Problem to solve:
Which lines below include "repair"? Copy them all.

Records for the exercise:
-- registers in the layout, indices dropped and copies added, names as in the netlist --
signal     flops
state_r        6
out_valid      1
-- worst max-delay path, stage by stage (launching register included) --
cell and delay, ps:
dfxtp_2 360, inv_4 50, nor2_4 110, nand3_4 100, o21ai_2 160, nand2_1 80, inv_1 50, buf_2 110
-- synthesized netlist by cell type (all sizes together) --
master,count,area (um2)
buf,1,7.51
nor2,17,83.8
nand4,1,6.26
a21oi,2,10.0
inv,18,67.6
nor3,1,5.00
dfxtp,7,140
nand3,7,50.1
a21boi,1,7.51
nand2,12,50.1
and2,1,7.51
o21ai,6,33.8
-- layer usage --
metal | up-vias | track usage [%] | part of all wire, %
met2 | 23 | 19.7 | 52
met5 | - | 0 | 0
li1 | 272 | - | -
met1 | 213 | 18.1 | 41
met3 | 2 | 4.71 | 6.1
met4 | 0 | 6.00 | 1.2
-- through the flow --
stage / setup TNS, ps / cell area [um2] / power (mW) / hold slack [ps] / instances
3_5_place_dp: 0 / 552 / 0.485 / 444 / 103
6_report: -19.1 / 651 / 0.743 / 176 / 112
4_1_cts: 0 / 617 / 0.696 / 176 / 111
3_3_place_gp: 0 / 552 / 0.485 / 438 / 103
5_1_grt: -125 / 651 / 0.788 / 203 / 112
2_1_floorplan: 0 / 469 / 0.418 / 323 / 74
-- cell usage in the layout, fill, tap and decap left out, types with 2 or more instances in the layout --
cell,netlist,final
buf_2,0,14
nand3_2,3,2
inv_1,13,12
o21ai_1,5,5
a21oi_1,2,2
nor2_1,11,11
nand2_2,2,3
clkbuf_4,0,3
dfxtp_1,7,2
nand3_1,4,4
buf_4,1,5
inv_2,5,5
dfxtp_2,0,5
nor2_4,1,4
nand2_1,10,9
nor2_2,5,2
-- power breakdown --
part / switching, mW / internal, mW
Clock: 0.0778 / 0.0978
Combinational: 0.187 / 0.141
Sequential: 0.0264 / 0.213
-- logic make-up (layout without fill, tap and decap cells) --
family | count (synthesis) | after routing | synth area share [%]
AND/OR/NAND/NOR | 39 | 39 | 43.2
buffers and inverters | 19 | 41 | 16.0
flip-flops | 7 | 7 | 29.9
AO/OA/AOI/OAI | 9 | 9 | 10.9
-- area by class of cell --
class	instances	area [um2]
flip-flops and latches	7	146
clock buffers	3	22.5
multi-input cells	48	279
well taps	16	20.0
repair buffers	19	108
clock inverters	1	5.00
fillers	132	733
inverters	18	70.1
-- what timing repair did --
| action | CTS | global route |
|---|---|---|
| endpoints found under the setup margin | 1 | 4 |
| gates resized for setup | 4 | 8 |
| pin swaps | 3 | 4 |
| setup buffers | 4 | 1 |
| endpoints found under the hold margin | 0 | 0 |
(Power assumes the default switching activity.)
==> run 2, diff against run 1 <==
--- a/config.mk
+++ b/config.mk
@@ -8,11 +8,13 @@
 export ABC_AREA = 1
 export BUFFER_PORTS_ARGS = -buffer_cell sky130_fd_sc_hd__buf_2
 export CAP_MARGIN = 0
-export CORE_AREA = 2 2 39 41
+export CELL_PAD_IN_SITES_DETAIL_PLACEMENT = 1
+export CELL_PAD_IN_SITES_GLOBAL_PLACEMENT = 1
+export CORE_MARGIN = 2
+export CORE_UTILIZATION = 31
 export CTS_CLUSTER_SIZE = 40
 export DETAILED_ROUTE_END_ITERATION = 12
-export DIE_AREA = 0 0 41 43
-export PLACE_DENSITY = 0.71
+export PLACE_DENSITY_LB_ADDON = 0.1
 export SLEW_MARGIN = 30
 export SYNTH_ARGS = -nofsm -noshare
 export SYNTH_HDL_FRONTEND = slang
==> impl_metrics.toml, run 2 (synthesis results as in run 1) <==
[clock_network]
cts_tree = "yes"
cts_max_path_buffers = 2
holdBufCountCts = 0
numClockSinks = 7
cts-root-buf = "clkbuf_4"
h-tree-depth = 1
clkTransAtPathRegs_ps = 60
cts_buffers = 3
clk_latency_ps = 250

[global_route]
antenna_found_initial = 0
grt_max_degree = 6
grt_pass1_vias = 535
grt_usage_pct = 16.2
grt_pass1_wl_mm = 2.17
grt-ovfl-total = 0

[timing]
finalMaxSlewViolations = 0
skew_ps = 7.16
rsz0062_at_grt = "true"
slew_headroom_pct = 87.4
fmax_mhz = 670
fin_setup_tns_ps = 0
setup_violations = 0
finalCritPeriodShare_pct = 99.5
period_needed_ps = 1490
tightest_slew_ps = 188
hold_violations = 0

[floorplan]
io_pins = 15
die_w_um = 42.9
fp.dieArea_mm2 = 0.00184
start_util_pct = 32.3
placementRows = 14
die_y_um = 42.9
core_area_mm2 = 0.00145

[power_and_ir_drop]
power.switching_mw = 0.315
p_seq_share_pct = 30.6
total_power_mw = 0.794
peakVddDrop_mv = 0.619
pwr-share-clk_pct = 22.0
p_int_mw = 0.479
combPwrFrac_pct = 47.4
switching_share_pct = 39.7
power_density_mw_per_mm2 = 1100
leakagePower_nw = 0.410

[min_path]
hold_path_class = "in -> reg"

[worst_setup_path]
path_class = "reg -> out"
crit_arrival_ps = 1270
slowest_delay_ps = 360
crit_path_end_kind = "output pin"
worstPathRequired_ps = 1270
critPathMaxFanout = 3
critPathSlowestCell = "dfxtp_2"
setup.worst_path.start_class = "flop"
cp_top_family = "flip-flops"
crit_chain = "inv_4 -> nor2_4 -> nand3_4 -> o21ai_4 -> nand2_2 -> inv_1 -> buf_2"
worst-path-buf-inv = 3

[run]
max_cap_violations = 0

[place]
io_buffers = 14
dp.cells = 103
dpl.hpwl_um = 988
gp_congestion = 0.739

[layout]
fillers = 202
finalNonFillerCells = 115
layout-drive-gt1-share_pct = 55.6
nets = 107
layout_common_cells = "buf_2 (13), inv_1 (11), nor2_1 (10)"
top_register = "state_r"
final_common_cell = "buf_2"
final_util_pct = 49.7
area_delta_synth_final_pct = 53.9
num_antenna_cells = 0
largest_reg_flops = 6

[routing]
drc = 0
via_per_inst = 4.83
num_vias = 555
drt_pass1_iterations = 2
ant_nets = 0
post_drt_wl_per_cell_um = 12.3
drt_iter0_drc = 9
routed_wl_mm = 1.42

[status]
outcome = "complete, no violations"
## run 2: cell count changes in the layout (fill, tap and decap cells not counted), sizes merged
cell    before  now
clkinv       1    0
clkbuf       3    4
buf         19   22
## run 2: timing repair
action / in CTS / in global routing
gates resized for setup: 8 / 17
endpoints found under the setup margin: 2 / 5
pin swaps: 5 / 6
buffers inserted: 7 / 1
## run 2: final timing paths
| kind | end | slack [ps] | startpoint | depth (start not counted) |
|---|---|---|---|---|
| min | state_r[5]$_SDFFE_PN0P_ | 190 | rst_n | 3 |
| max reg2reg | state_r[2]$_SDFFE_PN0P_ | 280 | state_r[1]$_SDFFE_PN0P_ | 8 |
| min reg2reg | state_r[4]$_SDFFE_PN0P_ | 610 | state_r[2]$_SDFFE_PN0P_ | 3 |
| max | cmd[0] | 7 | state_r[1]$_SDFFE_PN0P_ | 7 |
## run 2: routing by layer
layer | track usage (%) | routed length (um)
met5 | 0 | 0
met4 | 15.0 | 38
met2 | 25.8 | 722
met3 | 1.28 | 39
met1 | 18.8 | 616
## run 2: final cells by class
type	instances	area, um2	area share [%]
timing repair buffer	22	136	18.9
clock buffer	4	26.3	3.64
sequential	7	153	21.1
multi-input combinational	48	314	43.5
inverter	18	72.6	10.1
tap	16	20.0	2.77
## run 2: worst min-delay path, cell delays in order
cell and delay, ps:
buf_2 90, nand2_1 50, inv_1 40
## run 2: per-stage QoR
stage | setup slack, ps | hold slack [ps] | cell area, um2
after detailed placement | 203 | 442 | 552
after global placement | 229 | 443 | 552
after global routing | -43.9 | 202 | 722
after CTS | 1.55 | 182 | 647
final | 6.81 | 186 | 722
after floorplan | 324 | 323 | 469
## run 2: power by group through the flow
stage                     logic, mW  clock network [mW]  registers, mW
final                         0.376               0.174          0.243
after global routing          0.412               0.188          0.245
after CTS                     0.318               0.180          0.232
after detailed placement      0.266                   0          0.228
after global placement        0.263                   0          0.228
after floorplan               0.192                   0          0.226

Answer:
repair buffers	19	108
-- what timing repair did --
## run 2: timing repair
timing repair buffer	22	136	18.9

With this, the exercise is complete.